Listen to This Story. Read by Bonnie Smith

I’ve read this quote out loud to myself many times. And each time, I pause. I pause because I don’t know how to get the words out that explain why without crying. I have felt these words so strongly, for a long time. As I work through the courage to share this publicly, I remind myself that there is a bigger purpose. First, my own healing. To make peace with who I am, rather, the biological part of me that is not my Mother. Second, to work towards finding peace with what my Mom endured. She was able to. I have not —yet. Third, to celebrate my Mom’s life. Lastly, to let others know they aren’t alone. If my story can help even one person, one child, one parent, then I will be grateful for God and my family for giving me this courage to finally help myself by taking another weight off of my shoulders. There is still more to do, but that is ok. I’ve decided it’s time.

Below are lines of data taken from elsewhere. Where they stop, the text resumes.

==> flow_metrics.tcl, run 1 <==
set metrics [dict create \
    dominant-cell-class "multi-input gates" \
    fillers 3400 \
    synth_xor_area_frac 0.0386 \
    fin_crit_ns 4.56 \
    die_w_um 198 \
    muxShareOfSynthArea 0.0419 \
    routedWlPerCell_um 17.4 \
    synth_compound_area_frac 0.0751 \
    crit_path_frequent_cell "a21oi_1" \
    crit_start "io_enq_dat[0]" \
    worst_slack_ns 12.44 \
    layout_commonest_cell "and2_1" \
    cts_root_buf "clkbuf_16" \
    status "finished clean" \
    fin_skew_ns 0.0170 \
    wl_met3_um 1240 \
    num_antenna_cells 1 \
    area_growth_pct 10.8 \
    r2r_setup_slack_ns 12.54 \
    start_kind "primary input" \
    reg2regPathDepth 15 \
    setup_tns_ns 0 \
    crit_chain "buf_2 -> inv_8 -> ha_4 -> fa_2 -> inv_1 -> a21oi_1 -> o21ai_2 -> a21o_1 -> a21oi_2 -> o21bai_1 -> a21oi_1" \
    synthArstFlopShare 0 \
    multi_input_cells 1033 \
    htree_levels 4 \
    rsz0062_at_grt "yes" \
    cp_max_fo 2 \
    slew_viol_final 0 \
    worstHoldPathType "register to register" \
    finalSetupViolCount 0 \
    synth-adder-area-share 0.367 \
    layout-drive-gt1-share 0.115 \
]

My Mother was raped. I am the child that was born from that rape.

There are very few people that know this truth about me. And up until last year, did I find out that my younger sister knew…after so many years of what I thought was protecting her. A long time ago she inquired, dancing lightly around the fact that our Dad was not my biological father. Even some of her friends had inquired with her. I remember telling her “that is Mom’s story to share with you. Not mine”. I didn’t want her to carry the same hurt that I had. But last year, around this same time, we were having breakfast after visiting my Mom at the cemetery, and we started talking about our parents and the apartment we grew up in. She said something and I looked at her and I knew. I asked her “you know, don’t you?” and she shook her head yes. The wave of emotion that came over me was intense, but in the same breath, I felt this immense amount of pressure lifted.

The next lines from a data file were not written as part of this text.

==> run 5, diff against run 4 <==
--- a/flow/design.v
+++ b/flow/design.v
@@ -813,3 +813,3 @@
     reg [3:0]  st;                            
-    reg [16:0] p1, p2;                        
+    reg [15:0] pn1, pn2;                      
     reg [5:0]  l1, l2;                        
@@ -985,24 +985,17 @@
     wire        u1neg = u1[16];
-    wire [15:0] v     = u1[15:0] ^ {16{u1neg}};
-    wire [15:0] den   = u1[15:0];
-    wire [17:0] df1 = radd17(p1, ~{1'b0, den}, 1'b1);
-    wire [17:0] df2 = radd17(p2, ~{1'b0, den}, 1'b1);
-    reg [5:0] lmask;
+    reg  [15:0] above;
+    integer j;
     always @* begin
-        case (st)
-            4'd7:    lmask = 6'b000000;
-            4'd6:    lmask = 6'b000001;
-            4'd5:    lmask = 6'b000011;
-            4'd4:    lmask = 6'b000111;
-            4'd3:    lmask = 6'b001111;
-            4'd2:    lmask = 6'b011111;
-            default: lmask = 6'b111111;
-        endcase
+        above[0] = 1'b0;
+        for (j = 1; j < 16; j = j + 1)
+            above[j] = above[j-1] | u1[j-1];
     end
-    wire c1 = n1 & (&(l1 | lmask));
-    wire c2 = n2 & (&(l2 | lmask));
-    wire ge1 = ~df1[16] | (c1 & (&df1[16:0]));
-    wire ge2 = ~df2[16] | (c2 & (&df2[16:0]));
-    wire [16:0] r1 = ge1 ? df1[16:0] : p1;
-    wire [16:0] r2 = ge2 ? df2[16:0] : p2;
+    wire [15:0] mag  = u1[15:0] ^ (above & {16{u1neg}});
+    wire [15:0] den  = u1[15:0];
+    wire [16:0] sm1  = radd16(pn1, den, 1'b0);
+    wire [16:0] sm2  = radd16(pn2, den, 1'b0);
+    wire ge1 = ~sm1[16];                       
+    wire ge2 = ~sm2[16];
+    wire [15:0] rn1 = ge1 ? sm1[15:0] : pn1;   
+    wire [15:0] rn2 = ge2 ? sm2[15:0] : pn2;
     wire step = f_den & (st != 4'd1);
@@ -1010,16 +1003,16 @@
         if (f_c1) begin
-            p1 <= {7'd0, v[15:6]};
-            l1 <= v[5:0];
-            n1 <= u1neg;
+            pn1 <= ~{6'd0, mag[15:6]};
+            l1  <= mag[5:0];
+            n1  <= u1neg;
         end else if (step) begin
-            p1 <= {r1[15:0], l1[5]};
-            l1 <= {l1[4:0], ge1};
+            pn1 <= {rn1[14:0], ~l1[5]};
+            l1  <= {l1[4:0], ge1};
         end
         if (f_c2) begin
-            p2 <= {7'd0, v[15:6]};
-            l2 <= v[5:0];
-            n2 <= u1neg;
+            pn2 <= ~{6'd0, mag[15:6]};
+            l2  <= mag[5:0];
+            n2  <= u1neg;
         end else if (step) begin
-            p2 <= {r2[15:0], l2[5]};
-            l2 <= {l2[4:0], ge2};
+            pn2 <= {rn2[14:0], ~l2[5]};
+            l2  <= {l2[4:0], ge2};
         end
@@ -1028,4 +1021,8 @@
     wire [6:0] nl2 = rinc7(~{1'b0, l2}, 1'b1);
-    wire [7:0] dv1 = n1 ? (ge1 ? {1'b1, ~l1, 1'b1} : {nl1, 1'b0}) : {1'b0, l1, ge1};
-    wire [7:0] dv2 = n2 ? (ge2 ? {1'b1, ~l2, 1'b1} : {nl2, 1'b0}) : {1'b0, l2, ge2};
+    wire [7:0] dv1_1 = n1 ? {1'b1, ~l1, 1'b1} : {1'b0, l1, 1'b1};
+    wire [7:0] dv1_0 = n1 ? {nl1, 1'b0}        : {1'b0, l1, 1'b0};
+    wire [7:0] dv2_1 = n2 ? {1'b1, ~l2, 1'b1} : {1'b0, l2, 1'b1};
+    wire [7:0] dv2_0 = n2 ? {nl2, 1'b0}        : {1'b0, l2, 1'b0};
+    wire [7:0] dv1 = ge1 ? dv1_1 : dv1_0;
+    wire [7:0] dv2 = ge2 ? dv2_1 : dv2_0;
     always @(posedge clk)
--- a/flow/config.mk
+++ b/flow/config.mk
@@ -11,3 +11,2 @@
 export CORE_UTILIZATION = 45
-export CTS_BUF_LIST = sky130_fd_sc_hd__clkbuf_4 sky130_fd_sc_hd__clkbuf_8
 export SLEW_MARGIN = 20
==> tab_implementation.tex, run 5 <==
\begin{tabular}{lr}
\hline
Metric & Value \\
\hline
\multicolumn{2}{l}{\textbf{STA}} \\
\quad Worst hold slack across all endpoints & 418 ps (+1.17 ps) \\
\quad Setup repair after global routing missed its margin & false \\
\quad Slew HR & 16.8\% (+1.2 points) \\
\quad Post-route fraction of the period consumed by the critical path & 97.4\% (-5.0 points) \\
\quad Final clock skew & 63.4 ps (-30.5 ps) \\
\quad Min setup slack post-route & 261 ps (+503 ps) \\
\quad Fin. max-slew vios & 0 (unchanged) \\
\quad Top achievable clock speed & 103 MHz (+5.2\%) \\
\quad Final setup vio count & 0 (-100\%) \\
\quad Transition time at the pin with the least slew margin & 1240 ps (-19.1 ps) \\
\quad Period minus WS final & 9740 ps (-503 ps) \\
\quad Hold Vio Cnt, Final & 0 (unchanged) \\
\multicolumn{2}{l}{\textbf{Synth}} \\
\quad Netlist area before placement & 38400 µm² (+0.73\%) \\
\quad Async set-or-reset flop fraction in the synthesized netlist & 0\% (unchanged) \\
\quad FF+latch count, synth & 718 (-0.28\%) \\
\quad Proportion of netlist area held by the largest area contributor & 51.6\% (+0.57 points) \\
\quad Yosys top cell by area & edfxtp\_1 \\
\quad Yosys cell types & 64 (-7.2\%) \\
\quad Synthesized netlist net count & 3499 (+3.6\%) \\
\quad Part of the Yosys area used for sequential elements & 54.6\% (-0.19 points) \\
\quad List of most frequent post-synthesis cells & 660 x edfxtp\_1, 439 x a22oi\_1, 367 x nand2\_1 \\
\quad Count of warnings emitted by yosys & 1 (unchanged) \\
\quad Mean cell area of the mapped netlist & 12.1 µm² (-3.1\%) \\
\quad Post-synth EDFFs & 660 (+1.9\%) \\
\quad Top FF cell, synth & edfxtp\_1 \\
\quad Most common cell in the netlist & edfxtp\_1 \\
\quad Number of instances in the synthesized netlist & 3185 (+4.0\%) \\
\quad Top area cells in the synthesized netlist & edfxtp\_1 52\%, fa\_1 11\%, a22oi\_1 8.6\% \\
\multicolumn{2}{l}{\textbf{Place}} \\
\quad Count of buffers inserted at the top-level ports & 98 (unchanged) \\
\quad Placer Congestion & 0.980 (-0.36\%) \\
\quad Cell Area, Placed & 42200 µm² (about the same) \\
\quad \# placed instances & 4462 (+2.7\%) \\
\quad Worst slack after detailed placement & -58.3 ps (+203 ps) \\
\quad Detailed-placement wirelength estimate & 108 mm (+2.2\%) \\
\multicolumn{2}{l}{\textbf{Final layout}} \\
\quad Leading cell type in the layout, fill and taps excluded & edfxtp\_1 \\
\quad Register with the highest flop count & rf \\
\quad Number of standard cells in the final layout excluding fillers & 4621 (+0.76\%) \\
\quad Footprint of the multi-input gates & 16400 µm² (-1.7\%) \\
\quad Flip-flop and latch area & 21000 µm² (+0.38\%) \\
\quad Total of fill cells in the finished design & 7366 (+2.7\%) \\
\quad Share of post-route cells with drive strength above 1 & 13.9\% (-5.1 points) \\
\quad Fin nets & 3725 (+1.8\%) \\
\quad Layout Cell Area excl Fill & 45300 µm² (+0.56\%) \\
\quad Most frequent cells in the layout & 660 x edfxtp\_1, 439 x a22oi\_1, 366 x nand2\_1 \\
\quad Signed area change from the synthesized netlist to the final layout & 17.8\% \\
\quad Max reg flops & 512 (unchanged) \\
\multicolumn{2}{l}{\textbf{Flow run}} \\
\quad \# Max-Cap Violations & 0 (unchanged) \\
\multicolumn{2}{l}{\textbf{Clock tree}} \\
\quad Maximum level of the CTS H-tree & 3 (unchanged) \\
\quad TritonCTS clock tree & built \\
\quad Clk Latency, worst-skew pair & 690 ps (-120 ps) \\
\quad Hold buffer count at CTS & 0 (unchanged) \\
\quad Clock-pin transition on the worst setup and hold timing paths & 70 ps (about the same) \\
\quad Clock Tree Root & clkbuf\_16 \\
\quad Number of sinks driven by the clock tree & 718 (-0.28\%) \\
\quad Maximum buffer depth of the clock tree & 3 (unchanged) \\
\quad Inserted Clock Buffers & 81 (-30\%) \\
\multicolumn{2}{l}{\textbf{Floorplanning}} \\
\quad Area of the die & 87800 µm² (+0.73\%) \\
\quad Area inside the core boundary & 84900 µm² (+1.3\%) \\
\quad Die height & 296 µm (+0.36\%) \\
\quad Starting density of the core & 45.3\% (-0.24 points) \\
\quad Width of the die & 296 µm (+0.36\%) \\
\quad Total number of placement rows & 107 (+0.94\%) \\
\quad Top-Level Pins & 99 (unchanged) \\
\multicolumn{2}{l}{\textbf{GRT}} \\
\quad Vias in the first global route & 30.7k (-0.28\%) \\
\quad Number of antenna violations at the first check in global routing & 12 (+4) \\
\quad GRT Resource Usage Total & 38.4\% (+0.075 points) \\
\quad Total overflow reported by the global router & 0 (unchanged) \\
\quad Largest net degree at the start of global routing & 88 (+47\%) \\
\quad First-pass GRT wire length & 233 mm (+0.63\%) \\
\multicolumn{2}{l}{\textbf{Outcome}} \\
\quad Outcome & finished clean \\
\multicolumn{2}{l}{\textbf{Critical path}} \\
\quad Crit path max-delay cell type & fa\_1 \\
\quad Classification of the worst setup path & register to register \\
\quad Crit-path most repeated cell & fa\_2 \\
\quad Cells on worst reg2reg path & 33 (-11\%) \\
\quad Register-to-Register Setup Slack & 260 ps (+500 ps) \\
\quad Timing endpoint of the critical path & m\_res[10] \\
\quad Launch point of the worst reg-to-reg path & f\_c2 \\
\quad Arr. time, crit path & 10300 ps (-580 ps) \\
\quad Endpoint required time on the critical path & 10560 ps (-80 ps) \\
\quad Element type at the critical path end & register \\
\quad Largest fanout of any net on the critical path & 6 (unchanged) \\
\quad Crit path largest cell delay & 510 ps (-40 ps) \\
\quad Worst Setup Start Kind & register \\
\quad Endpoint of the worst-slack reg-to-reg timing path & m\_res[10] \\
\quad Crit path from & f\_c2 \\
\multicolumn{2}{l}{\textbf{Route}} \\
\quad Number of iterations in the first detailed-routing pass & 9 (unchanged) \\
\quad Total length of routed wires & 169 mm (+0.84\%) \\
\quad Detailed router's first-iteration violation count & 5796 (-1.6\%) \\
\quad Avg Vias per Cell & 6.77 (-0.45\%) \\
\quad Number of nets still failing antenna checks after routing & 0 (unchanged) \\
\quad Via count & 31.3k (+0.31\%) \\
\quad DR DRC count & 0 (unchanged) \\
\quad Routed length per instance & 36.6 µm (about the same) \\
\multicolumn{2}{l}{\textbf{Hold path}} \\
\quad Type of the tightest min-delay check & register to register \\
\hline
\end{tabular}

Growing up, I was just “Bonnie”. I had a lot of my Mom’s features and although my Dad had sandy blond hair and blue eyes, I never had any questions. However, as I got older, I did start to question. Where did I come from? Was I adopted? Why was I the only one who looked like me? Why aren’t there a lot of baby pictures of me? My Mother told me when I was about 13 years old. I remember exactly where I was, my Mom holding me while we sat together on our tan and light blue plaid couch. We were in our very first apartment away from my Dad. Just my Mom, my sisters and me. It was the year my Mom filed for divorce. Unbeknownst to me at the time, there was a court order of protection against my Dad, for all of us. You see, sexual assault and domestic violence intersect. It was domestic violence that laid the foundation for my existence. And then sexual assault that solidified it.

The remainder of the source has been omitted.